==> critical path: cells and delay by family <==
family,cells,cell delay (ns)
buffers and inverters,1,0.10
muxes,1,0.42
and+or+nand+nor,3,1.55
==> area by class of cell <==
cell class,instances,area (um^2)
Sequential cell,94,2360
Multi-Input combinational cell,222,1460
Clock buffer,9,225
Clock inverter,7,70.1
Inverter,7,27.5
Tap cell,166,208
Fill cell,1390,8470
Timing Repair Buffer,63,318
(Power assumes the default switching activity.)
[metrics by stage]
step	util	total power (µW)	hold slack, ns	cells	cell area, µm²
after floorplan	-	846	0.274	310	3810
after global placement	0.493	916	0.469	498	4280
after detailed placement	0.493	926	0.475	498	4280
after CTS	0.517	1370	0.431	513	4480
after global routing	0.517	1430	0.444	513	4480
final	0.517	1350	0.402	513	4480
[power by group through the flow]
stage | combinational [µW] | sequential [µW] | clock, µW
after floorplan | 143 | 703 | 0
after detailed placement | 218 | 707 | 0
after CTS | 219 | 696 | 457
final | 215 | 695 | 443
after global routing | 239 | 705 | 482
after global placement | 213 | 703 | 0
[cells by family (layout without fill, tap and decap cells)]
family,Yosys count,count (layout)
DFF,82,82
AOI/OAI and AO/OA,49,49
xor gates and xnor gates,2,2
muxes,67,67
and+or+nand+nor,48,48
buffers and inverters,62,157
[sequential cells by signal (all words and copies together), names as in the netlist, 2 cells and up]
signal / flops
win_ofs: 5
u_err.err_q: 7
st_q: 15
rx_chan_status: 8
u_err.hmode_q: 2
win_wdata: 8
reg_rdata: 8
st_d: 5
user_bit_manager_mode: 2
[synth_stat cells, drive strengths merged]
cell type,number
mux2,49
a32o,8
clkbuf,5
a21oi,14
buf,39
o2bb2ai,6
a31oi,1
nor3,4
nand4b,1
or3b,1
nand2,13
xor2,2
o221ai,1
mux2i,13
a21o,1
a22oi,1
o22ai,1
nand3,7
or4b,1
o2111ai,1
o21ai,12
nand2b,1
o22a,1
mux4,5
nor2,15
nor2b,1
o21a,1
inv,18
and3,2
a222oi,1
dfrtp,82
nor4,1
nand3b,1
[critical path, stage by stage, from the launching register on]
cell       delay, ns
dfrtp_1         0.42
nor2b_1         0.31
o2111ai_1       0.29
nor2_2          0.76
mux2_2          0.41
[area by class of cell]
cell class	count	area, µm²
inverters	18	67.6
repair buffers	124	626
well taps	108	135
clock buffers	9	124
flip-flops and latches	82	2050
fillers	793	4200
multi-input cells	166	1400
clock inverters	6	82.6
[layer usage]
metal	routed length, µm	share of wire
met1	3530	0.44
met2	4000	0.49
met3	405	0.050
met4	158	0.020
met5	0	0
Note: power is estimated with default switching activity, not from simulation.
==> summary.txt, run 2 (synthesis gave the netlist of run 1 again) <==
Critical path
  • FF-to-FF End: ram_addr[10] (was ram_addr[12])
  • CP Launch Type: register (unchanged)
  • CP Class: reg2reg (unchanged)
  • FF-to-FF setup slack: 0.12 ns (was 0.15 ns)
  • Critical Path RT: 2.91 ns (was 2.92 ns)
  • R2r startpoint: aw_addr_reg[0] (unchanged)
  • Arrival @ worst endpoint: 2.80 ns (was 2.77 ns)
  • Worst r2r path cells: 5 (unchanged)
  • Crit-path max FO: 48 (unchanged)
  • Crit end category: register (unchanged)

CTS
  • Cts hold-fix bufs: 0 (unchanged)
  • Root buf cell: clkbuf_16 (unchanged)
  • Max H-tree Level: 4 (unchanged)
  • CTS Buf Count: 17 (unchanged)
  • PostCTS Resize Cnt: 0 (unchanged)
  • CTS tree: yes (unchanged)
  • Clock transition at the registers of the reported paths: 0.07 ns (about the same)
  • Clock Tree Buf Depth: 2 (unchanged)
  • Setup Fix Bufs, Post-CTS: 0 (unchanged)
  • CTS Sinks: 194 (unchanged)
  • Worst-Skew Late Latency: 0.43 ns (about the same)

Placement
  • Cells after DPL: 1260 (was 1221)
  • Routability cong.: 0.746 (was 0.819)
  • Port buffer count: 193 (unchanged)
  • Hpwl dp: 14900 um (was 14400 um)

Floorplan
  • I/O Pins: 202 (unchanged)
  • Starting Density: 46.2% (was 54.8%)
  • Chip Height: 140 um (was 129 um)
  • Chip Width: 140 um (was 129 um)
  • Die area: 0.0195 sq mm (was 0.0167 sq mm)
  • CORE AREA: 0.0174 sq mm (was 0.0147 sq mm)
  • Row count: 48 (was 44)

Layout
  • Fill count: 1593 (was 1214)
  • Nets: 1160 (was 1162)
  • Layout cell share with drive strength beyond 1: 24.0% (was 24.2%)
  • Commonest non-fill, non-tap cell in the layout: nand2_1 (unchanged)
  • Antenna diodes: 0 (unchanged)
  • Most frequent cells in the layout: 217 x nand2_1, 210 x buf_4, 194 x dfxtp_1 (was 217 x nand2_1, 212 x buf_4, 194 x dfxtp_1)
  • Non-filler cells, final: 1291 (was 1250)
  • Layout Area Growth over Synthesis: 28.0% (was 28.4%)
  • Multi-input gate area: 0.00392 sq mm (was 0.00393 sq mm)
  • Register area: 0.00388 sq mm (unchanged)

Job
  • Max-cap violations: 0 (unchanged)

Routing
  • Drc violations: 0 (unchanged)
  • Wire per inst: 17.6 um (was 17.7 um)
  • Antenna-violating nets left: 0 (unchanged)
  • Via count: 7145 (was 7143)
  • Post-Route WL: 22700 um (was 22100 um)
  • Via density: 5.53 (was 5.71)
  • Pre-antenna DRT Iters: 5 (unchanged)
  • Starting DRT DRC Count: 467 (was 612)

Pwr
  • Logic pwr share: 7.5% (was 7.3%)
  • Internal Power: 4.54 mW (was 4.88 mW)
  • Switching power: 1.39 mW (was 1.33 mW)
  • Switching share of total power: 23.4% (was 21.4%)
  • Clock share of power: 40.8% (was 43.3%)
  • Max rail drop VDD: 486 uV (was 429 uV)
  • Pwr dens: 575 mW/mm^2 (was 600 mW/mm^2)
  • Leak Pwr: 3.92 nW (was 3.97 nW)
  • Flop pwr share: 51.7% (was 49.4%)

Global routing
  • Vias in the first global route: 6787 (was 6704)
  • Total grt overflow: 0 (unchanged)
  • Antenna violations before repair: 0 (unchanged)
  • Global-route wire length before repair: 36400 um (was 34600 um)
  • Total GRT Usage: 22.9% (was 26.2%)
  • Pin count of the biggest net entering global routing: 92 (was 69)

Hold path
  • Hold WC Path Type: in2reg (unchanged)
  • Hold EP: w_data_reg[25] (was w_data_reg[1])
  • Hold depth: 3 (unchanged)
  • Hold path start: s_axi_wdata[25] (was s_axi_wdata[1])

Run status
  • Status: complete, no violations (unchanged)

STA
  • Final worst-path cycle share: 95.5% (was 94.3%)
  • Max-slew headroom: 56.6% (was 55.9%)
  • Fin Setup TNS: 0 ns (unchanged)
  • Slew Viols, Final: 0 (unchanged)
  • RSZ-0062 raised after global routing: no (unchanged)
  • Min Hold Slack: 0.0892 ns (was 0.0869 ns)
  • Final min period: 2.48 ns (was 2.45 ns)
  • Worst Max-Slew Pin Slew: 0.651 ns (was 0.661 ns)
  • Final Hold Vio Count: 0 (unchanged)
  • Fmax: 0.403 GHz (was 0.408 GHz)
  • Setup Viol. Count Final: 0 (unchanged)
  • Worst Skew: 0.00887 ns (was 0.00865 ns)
===== config.mk =====
export PLATFORM = sky130hd
export DESIGN_NAME = rrc_top
export DESIGN_NICKNAME = d
export VERILOG_FILES = /design/src/logic/placeholder_none.sv /design/src/pkg/rrc_pkg.sv /design/src/logic/rrc_lsw.sv /design/src/logic/rrc_top.sv
export SDC_FILE = /design/constraint.sdc
export NUM_CORES = 1
export LEC_CHECK = 0
export ABC_AREA = 1
export BUFFER_PORTS_ARGS = -buffer_cell sky130_fd_sc_hd__buf_2
export CORE_ASPECT_RATIO = 0.8
export CORE_MARGIN = 10
export CORE_UTILIZATION = 40
export CTS_CLUSTER_DIAMETER = 40
export CTS_CLUSTER_SIZE = 14
export DETAILED_ROUTE_END_ITERATION = 10
export PLACE_DENSITY = 0.66
export SYNTH_ARGS = -nofsm -noshare
export SYNTH_HDL_FRONTEND = slang
export SYNTH_SLANG_ARGS = --single-unit

===== constraint.sdc =====
create_clock -name i_clk -period 9.71 [get_ports i_clk]
set_input_delay 0.4855 -clock i_clk [delete_from_list [all_inputs] [get_ports i_clk]]
set_output_delay 0.4855 -clock i_clk [all_outputs]
set_load 0.01 [all_outputs]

+-------+

* [TRY IT]: Show every line of the data that includes the string "stage".

* [ANSWER BELOW]:
[metrics by stage]
stage | combinational [µW] | sequential [µW] | clock, µW
[critical path, stage by stage, from the launching register on]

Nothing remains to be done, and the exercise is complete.